E. James Lieberman and Robert Kramer wrote in an introduction to a collection of letters between Freud and the psychoanalyst Otto Rank that Rank was impressed by The Interpretation of Dreams when he read it in 1905, and was moved to write a critical reanalysis of one of Freud's own dreams. They suggested that it may have been partly this reanalysis that brought Rank to Freud's attention. They noted that it was with Rank's help that Freud published the second edition of The Interpretation of Dreams in 1909. Art historian and filmmaker Joseph Koerner drew the title of his 2019 film The Burning Child from a dream of that title, which opens Chapter 7 of Interpretation of Dreams. The album packaging for the 2002 David Bowie album 'Heathen' contains an image of the book.

== Translations ==
The first authorized translation from German into English was completed by one of Freud's earliest followers and translators, A. A. Brill, in 1913, and then in a second revised edition in 1915. This translation was of the 3rd German (1911) edition of Freud's book. In 1932, a third, "completely revised" edition of Brill's translation, now translated from the 8th German edition (1930), also appeared in 1932, and included a new short preface by Freud, but it is unknown who authored these revisions. Although Brill's translations are generally considered to be inferior to the later ones completed by James Strachey, editors of a revised translation of Brill's 1915 edition remark that Brill's translation is somewhat less flawed "than one might think", and that his sometimes extensive footnotes are of historical interest.

James Strachey's authorized, variorum translation of the 8th German edition appeared in 1953 as volumes four and five of the Standard Edition. With slight amendments, his translation is also included in the Revised Standard Edition of 2024 (similarly in volumes 4 and 5).
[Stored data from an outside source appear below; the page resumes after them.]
## config.mk

```make
export PLATFORM = sky130hd
export DESIGN_NAME = rsmt_ctrl
export DESIGN_NICKNAME = d
export VERILOG_FILES = /design/src/rsmt_pkg.sv /design/src/rsmt_ctrl.sv
export SDC_FILE = /design/constraint.sdc
export NUM_CORES = 1
export LEC_CHECK = 0
export BUFFER_PORTS_ARGS = -buffer_cell sky130_fd_sc_hd__buf_2
export CAP_MARGIN = 20
export CORE_AREA = 2 2 39 41
export DETAILED_ROUTE_END_ITERATION = 12
export DIE_AREA = 0 0 41 43
export PLACE_DENSITY = 0.62
export SYNTH_ARGS = -nofsm -noshare
export SYNTH_HDL_FRONTEND = slang
export SYNTH_SLANG_ARGS = --single-unit
```

## constraint.sdc

```tcl
create_clock -name clk -period 1.6 [get_ports clk]
set_input_delay 0.08 -clock clk [delete_from_list [all_inputs] [get_ports clk]]
set_output_delay 0.08 -clock clk [all_outputs]
set_load 0.01 [all_outputs]
```

## src/rsmt_pkg.sv

```systemverilog
// ----------------------------------------------------------------------------
// rsmt_pkg: shared types and constants of the radix sort core
// Key type codes, register indexes, controller states, the command and status
// bundles between controller and datapath, and the key order mapping.
// ----------------------------------------------------------------------------
`default_nettype none

package rsmt_pkg;

    // Key type codes held in the key_type register.
    localparam logic [2:0] KT_U32    = 3'd0;
    localparam logic [2:0] KT_S32    = 3'd1;
    localparam logic [2:0] KT_DOUBLE = 3'd2;
    localparam logic [2:0] KT_FLOAT  = 3'd3;
    localparam logic [2:0] KT_S64    = 3'd4;
    localparam logic [2:0] KT_U64    = 3'd5;

    // Configuration register indexes.
    localparam logic [1:0] CFG_KEY_TYPE   = 2'd0;
    localparam logic [1:0] CFG_DESCENDING = 2'd1;

    // Command codes on the func input.
    localparam logic FUNC_LOAD = 1'b0;
    localparam logic FUNC_READ = 1'b1;

    localparam logic [31:0] SIGN32 = 32'h8000_0000;
    localparam logic [63:0] SIGN64 = 64'h8000_0000_0000_0000;

    // Controller states.
    typedef enum logic [3:0] {
        ST_IDLE,
        ST_CLEAR,
        ST_HIST_ORD,
        ST_HIST_KEY,
        ST_HIST_CNT,
        ST_HIST_UPD,
        ST_PREFIX,
        ST_SCAT_ORD,
        ST_SCAT_KEY,
        ST_SCAT_CNT,
        ST_SCAT_UPD,
        ST_RD_ORD,
        ST_RD_KEY,
        ST_RD_OUT
    } ctrl_state_t;

    // Commands from the controller to the datapath.
    typedef struct packed {
        logic load;
        logic sort_init;
        logic clear_step;
        logic item_key;
        logic item_cnt;
        logic hist_upd;
        logic scat_upd;
        logic pfx_step;
        logic pass_adv;
        logic sort_done;
        logic read_mode;
        logic rd_emit;
    } dp_cmd_t;

    // Status from the datapath to the controller.
    typedef struct packed {
        logic clr_end;
        logic pfx_end;
        logic item_last;
        logic pass_last;
    } dp_sts_t;

    // True for the key types that sort on 32 bits.
    function automatic logic is_narrow(input logic [2:0] kt);
        return (kt == KT_U32) || (kt == KT_S32) || (kt == KT_FLOAT);
    endfunction

    // Map raw key bits to an unsigned order.
    function automatic logic [63:0] order_key(input logic [63:0] raw, input logic [2:0] kt);
        logic [31:0] lo;
        logic [63:0] res;
        lo = raw[31:0];
        case (kt)
            KT_U32:    res = {32'd0, lo};
            KT_S32:    res = {32'd0, lo ^ SIGN32};
            KT_FLOAT:  res = {32'd0, (lo[31] ? ~lo : (lo ^ SIGN32))};
            KT_DOUBLE: res = raw[63] ? ~raw : (raw ^ SIGN64);
            KT_S64:    res = raw ^ SIGN64;
            default:   res = raw;
        endcase
        return res;
    endfunction

endpackage

`default_nettype wire

```

## src/rsmt_ctrl.sv

```systemverilog
// ----------------------------------------------------------------------------
// rsmt_ctrl: sequencer of the radix sort core
// Walks loads, read-outs and the clear, histogram, prefix and scatter phases
// of each sort pass, and drives the datapath by command signals.
// ----------------------------------------------------------------------------
`default_nettype none

module rsmt_ctrl (
    input  wire logic              clk,
    input  wire logic              rst_n,
    input  wire logic              start,
    input  wire logic              func,
    input  wire logic              last,
    input  wire rsmt_pkg::dp_sts_t sts,
    output logic                   busy,
    output rsmt_pkg::dp_cmd_t      cmd
);
    import rsmt_pkg::*;

    ctrl_state_t state_reg;
    ctrl_state_t state_next;
    logic        accept;

    assign accept = start && (state_reg == ST_IDLE);

    // State register.
    always_ff @(posedge clk or negedge rst_n)
    begin
        if (!rst_n)
        begin
            state_reg <= ST_IDLE;
        end
        else
        begin
            state_reg <= state_next;
        end
    end

    // Next state.
    always_comb
    begin
        state_next = state_reg;
        case (state_reg)
            ST_IDLE:
            begin
                if (accept)
                begin
                    if (func == FUNC_LOAD)
                    begin
                        if (last)
                        begin
                            state_next = ST_CLEAR;
                        end
                    end
                    else
                    begin
                        state_next = ST_RD_ORD;
                    end
                end
            end
            ST_CLEAR:
            begin
                if (sts.clr_end)
                begin
                    state_next = ST_HIST_ORD;
                end
            end
            ST_HIST_ORD: state_next = ST_HIST_KEY;
            ST_HIST_KEY: state_next = ST_HIST_CNT;
            ST_HIST_CNT: state_next = ST_HIST_UPD;
            ST_HIST_UPD:
            begin
                state_next = sts.item_last ? ST_PREFIX : ST_HIST_ORD;
            end
            ST_PREFIX:
            begin
                if (sts.pfx_end)
                begin
                    state_next = ST_SCAT_ORD;
                end
            end
            ST_SCAT_ORD: state_next = ST_SCAT_KEY;
            ST_SCAT_KEY: state_next = ST_SCAT_CNT;
            ST_SCAT_CNT: state_next = ST_SCAT_UPD;
            ST_SCAT_UPD:
            begin
                if (sts.item_last)
                begin
                    state_next = sts.pass_last ? ST_IDLE : ST_CLEAR;
                end
                else
                begin
                    state_next = ST_SCAT_ORD;
                end
            end
            ST_RD_ORD: state_next = ST_RD_KEY;
            ST_RD_KEY: state_next = ST_RD_OUT;
            ST_RD_OUT: state_next = ST_IDLE;
            default:   state_next = ST_IDLE;
        endcase
    end

    // Command outputs.
    always_comb
    begin
        cmd            = '0;
        busy           = (state_reg != ST_IDLE);
        cmd.load       = accept && (func == FUNC_LOAD);
        cmd.sort_init  = accept && (func == FUNC_LOAD) && last;
        case (state_reg)
            ST_CLEAR:    cmd.clear_step = 1'b1;
            ST_HIST_KEY: cmd.item_key   = 1'b1;
            ST_HIST_CNT: cmd.item_cnt   = 1'b1;
            ST_HIST_UPD: cmd.hist_upd   = 1'b1;
            ST_PREFIX:   cmd.pfx_step   = 1'b1;
            ST_SCAT_KEY: cmd.item_key   = 1'b1;
            ST_SCAT_CNT: cmd.item_cnt   = 1'b1;
            ST_SCAT_UPD:
            begin
                cmd.scat_upd  = 1'b1;
                cmd.pass_adv  = sts.item_last && !sts.pass_last;
                cmd.sort_done = sts.item_last && sts.pass_last;
            end
            ST_RD_ORD:   cmd.read_mode  = 1'b1;
            ST_RD_KEY:   cmd.read_mode  = 1'b1;
            ST_RD_OUT:
            begin
                cmd.read_mode = 1'b1;
                cmd.rd_emit   = 1'b1;
            end
            default:     cmd.read_mode  = 1'b0;
        endcase
    end

endmodule

`default_nettype wire

```

==> summary.md, run 1 <==
| Metric | Value |
|---|---|
| Area of the core | `~0.0014 mm²` |
| Nets | `106` |
| Mapped Cells | `64` |
| Commonest cells after routing, fill and taps aside | `buf_2 (21), buf_4 (11), nor2_1 (9)` |
| Starting utilization of the core area | `34.0%` |
| Die Wd | `between 40 and 50 µm` |
| CP required | `around 1.5 ns` |
| WL final | `1.31 mm` |
| Fmax | `around 630 MHz` |
| Endpoints failing setup | `0` |
| Clock Path Buffers | `2` |
| Ant. Diodes | `0` |
| Pre-antenna DRT Iters | `4` |
| Critical Path Start Type | `flip-flop` |
| Post-Synth Adder-Cell Area | `0%` |
| Global route overflow | `0` |
| Endpoints failing hold | `0` |
| Io pins | `22` |
| Syn Area/Cell | `between 7 and 8 µm²` |
| Synth warnings | `0` |
| Distinct cell type count after synthesis | `29` |
| GP Congestion | `0.732` |
| Initial DRC count | `18` |
| Total power | `about 0.0013 W` |
| Max reg flops | `4` |
| Area Overhead vs Synth | `46.3%` |
| Minimum clock period after layout | `between 1.5 and 2 ns` |
| Post-DRT Antenna Nets | `0` |
| Critical Path Fanout Max | `3` |
| Post-Route Skew | `0.000839 ns` |
| Final Max Slew Viols | `0` |
| Net Count, Synth | `73` |
| Share of cells above drive strength 1 | `between 50 and 60%` |
| IO Port Bufs | `21` |
| Pwr Density | `around 1900 mW/mm²` |
| First-pass GRT wire length | `1.95 mm` |
| Worst hold slack | `0.182 ns` |
| Compound-Gate Fraction of Synth Area | `25.3%` |
| Non-Filler Instances | `between 100 and 150` |
| Slew margin rel. | `81.9%` |
| Sequential-to-total area share from yosys stat | `21.3%` |
| Worst-skew pair later-pin latency | `0.23 ns` |
| Number of remaining DRC errors | `0` |
| Hold Crit Class | `in2async` |
| Number of global-route vias before repair | `approximately 470` |
| Via Count | `570` |
| Post-Syn Area | `about 470 µm²` |
| Critical Path End Type | `primary output` |
| CTS tree | `done` |
| Setup repair after global routing missed its margin | `yes` |
| Tightest Pin Transition | `approximately 0.27 ns` |
| Die Footprint | `between 0.0015 and 0.002 mm²` |
| Peak VDD IR | `slightly below 800 µV` |
| # rows | `14` |
| CTS Buf Count | `3` |
| Clock net sink count | `4` |
| Leak Pwr | `0.334 nW` |
| Yosys reg bits | `4` |
| Mux cell area share after synthesis | `0%` |
| Die extent in y | `about 43 µm` |
| DPL Wire Length | `roughly 890 µm` |
| Main combinational cell family by area after synthesis | `simple AND/OR/NAND/NOR gates` |
| Simple-gate share of the synthesized area | `a little over two fifths` |
| Setup CP Type | `reg2out` |
| Status | `completed` |
| Xor/xnor share of the synthesized area | `0%` |
| TNS Setup | `0 ns` |
| Total track usage | `between 10% and 20%` |
| Cells after DPL | `slightly below 100` |
| Initial antenna violation count | `0` |
| Fill count | `138` |
| CP arrival | `1.51 ns` |
| CTS Root Cell | `clkbuf_4` |
| Htree depth | `1` |
| Period utilisation layout | `between 90% and 100%` |
| Commonest non-fill, non-tap cell in the layout | `buf_2` |
| Vias per cell | `5.14` |
| Max Cap Violations | `0` |
| Pin count of the biggest net entering global routing | `13` |
| Clock Pin Slew Worst Setup and Hold Paths | `~0.040 ns` |
| WL/cell | `approximately 12 µm` |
In 1999, Joyce Crick's translation of the first German edition (1900) was published by Oxford University Press; Crick was awarded the Schlegel-Tieck translation prize for it. The most recent English translation, by J. A. Underwood, is titled Interpreting Dreams and was published in 2006. Underwood's translation, which unlike Strachey's is not a critical edition, was published as a part of Penguin's New Penguin Freud series edited by Adam Phillips.